Robust model-based estimation for binary outcomes in genomics studies

In quantitative genetics, statistical modeling techniques are used to facilitate advances in the understanding of which genes underlie agronomically important traits and have enabled the use of genome-wide markers to accelerate genetic gain. The logistic regression model is a statistically optimal approach for quantitative genetics analysis of binary traits. To encourage more widespread use of the logistic model in such analyses, efforts need to be made to address separation, which occurs whenever a specific combination of predictors can perfectly predict the value of a binary trait. Data separation is especially prevalent in applications where the number of predictors is near the sample size. In this study we motivate a logistic model that is robust to separation, and we develop a novel prediction procedure for this robust model that is appropriate when separation exists.
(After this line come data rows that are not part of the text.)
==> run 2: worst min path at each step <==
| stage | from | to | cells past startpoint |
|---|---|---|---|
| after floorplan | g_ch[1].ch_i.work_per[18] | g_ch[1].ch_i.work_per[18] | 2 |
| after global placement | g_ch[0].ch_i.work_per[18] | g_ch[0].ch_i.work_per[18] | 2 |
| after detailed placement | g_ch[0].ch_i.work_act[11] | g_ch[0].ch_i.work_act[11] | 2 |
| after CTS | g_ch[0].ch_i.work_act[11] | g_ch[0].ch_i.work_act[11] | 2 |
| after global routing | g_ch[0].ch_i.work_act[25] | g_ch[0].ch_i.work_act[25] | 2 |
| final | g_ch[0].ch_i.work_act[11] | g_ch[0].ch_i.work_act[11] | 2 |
We show that this robust model offers superior inferences and comparable predictions to existing approaches while remaining true to the logistic model. This is an improvement to previously existing approaches which treats separation as a modeling shortcoming and not an antagonistic data configuration. Previous approaches, therefore, change the modeling paradigm to consider separation that, before our robust model exists, is problematic to logistic models. Our comparisons are conducted on several didactic examples and a genomics study on the kernel color in maize. The ensuing analyses reaffirm the billed superior inferences and comparable predictive performance of our robust model. Therefore, our approach provides scientists with an appropriate statistical modeling framework for analyses involving agronomically important binary traits.